• Problem description
What lines of the material hold the string "with"? Pull each of them out.

*** Opening of Data in this exercise ***

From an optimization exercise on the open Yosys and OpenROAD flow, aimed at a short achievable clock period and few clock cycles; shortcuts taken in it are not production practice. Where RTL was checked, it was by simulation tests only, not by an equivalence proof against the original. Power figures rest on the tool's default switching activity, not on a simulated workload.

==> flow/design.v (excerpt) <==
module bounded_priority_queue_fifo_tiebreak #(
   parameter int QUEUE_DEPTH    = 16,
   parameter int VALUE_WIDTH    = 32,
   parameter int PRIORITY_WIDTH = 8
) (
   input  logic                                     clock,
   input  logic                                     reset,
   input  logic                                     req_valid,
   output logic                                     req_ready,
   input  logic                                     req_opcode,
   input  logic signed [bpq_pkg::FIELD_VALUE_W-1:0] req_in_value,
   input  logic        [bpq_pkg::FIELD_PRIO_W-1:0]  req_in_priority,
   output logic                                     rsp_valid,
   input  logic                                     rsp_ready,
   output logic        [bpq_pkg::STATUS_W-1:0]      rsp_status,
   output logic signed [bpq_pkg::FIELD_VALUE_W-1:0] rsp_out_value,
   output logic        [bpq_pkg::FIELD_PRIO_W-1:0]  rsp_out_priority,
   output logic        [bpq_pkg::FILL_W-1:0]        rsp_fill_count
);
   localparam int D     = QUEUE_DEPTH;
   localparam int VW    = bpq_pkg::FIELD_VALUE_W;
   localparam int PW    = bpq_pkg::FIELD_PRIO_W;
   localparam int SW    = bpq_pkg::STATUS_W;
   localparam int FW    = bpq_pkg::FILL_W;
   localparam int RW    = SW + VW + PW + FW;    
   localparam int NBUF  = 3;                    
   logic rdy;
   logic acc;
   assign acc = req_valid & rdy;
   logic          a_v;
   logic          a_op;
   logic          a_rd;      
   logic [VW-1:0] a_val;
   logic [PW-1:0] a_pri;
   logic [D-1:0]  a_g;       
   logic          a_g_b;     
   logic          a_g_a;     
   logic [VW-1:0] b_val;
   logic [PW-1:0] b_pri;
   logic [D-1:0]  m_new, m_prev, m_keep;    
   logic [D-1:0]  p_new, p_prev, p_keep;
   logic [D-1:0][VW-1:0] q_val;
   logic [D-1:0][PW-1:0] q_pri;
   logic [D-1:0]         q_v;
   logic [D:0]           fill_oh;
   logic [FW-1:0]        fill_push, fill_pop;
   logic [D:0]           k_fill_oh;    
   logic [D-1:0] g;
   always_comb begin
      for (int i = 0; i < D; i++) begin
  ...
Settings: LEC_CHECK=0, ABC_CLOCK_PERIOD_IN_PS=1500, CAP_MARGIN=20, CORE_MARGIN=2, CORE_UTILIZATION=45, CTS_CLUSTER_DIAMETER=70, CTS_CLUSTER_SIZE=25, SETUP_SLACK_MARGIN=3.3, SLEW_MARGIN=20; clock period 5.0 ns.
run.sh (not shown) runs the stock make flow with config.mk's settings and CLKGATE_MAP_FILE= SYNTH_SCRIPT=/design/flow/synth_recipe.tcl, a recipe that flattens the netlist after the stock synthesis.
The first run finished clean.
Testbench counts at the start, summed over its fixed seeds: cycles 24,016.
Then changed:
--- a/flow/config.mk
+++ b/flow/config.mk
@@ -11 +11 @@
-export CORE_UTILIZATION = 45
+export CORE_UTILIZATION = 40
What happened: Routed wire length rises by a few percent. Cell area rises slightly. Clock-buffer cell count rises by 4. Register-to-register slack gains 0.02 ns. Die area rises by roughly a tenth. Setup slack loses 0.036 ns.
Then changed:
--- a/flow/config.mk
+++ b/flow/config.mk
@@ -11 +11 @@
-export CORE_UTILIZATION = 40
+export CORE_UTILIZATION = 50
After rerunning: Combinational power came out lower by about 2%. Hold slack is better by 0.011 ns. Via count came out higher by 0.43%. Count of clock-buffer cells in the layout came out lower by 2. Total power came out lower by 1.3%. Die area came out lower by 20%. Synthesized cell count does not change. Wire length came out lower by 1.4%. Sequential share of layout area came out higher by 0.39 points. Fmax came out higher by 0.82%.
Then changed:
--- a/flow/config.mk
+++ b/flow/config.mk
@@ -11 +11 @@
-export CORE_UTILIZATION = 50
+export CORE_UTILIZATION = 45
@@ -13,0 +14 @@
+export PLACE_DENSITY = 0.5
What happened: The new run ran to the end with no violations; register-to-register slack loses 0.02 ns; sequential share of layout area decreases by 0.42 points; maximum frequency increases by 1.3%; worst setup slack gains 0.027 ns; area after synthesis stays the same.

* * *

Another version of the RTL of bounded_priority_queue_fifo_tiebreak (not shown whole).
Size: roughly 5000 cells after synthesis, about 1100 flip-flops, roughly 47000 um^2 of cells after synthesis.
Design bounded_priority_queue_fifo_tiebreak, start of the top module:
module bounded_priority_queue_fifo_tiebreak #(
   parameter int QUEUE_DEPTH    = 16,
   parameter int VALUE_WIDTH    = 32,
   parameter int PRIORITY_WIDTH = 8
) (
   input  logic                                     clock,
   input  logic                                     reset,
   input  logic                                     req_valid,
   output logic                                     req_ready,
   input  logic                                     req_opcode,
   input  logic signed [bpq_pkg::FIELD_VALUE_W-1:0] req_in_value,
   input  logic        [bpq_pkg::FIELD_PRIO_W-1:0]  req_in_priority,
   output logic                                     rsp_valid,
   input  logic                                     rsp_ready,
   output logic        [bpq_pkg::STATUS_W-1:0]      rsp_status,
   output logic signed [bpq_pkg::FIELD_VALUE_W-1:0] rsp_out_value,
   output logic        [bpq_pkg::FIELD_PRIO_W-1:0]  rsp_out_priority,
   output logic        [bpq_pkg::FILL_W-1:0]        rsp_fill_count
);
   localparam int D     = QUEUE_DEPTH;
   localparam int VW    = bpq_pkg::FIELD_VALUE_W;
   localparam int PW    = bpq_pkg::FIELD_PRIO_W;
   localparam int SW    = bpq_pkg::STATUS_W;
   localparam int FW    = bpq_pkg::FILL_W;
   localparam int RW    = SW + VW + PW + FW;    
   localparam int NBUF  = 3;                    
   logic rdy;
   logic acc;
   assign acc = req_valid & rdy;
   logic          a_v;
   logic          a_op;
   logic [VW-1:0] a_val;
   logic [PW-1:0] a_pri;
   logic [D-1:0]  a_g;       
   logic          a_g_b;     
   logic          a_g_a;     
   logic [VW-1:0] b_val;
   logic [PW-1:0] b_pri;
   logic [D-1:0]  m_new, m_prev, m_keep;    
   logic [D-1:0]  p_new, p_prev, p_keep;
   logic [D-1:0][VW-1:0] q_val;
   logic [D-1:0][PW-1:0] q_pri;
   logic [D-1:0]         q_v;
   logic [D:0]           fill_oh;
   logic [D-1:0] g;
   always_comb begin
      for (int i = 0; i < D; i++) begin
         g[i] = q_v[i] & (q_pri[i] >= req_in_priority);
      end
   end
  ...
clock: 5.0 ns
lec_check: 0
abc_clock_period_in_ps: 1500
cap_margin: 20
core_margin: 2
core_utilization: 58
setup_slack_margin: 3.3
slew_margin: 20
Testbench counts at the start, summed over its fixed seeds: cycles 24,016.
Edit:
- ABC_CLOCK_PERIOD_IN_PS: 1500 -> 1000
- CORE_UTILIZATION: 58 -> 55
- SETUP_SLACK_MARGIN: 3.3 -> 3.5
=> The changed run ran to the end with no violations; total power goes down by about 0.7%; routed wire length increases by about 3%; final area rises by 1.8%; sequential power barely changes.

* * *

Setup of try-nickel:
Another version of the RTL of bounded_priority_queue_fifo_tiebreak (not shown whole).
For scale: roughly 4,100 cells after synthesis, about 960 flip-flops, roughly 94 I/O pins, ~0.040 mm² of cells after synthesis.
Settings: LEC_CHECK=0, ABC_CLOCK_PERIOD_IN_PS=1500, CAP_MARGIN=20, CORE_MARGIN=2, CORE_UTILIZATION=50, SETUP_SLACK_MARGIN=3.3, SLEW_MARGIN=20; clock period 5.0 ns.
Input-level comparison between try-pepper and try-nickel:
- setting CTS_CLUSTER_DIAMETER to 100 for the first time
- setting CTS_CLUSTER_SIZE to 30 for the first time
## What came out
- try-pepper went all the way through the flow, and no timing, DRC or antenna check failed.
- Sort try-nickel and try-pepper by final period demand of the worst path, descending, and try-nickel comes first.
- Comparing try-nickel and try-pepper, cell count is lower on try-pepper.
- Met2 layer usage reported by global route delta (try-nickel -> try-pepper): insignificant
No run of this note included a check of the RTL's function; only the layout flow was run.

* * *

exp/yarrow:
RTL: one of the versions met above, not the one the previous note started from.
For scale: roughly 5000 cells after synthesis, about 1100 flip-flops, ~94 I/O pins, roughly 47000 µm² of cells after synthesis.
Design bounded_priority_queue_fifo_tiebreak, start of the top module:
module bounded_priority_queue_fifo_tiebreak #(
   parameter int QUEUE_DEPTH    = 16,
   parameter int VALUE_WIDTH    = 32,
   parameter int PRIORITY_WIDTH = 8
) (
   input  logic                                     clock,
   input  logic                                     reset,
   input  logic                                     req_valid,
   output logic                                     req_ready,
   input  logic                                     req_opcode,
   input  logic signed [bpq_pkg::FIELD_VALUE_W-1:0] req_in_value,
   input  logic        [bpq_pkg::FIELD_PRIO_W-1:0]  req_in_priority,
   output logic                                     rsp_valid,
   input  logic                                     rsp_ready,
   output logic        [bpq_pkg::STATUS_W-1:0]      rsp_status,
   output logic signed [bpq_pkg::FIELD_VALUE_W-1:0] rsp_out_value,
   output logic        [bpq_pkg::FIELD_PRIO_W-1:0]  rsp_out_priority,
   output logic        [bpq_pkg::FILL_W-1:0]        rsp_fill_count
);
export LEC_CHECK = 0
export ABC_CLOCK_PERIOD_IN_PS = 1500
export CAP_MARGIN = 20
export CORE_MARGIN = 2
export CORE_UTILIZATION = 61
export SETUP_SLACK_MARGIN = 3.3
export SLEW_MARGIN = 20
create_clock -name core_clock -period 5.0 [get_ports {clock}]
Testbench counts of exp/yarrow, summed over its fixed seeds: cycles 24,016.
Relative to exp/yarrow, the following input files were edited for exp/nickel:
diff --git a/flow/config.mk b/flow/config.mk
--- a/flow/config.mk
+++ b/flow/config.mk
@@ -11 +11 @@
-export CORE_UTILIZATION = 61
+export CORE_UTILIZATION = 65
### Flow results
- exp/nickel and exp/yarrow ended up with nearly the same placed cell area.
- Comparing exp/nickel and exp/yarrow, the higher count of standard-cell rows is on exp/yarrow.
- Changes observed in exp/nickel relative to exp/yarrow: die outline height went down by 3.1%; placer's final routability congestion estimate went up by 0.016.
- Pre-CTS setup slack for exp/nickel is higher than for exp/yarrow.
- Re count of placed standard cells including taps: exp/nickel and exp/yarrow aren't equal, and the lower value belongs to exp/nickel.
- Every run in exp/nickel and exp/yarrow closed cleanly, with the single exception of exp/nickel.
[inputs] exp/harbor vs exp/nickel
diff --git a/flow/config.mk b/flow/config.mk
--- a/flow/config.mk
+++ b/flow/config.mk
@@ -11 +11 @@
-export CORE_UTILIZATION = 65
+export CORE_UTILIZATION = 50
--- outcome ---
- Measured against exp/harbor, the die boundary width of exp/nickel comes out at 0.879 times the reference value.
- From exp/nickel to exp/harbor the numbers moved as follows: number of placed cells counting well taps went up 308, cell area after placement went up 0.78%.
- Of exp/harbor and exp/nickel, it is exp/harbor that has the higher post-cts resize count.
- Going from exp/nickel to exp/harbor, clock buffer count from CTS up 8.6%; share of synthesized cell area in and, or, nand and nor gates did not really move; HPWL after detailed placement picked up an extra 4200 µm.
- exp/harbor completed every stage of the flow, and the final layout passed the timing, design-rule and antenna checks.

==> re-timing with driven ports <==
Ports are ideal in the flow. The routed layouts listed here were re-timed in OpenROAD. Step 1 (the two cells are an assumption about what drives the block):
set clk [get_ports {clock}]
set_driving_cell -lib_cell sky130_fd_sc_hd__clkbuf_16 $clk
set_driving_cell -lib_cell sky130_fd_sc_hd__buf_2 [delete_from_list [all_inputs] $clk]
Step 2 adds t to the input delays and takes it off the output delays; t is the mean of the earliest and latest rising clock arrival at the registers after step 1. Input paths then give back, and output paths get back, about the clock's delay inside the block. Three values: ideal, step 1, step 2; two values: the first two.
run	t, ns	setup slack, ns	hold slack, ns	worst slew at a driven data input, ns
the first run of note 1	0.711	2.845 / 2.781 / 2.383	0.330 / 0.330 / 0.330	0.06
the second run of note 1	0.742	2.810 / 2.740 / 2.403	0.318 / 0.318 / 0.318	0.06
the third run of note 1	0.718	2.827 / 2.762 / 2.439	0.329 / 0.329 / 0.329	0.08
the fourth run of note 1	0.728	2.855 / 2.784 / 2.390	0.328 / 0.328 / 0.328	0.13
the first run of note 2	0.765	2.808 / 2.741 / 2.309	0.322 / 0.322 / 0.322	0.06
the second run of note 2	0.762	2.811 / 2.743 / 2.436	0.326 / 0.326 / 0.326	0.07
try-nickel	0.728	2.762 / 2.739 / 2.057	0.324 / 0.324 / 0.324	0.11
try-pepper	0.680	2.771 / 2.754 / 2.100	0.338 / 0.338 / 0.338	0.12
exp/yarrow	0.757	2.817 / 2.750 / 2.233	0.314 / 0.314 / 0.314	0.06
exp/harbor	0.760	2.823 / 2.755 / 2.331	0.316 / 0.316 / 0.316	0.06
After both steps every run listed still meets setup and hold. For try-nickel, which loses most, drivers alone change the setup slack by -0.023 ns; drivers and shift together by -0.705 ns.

*** Close of Data in this exercise ***

• Problem solution
run.sh (not shown) runs the stock make flow with config.mk's settings and CLKGATE_MAP_FILE= SYNTH_SCRIPT=/design/flow/synth_recipe.tcl, a recipe that flattens the netlist after the stock synthesis.
What happened: The new run ran to the end with no violations; register-to-register slack loses 0.02 ns; sequential share of layout area decreases by 0.42 points; maximum frequency increases by 1.3%; worst setup slack gains 0.027 ns; area after synthesis stays the same.
=> The changed run ran to the end with no violations; total power goes down by about 0.7%; routed wire length increases by about 3%; final area rises by 1.8%; sequential power barely changes.
- exp/nickel and exp/yarrow ended up with nearly the same placed cell area.
- Every run in exp/nickel and exp/yarrow closed cleanly, with the single exception of exp/nickel.
==> re-timing with driven ports <==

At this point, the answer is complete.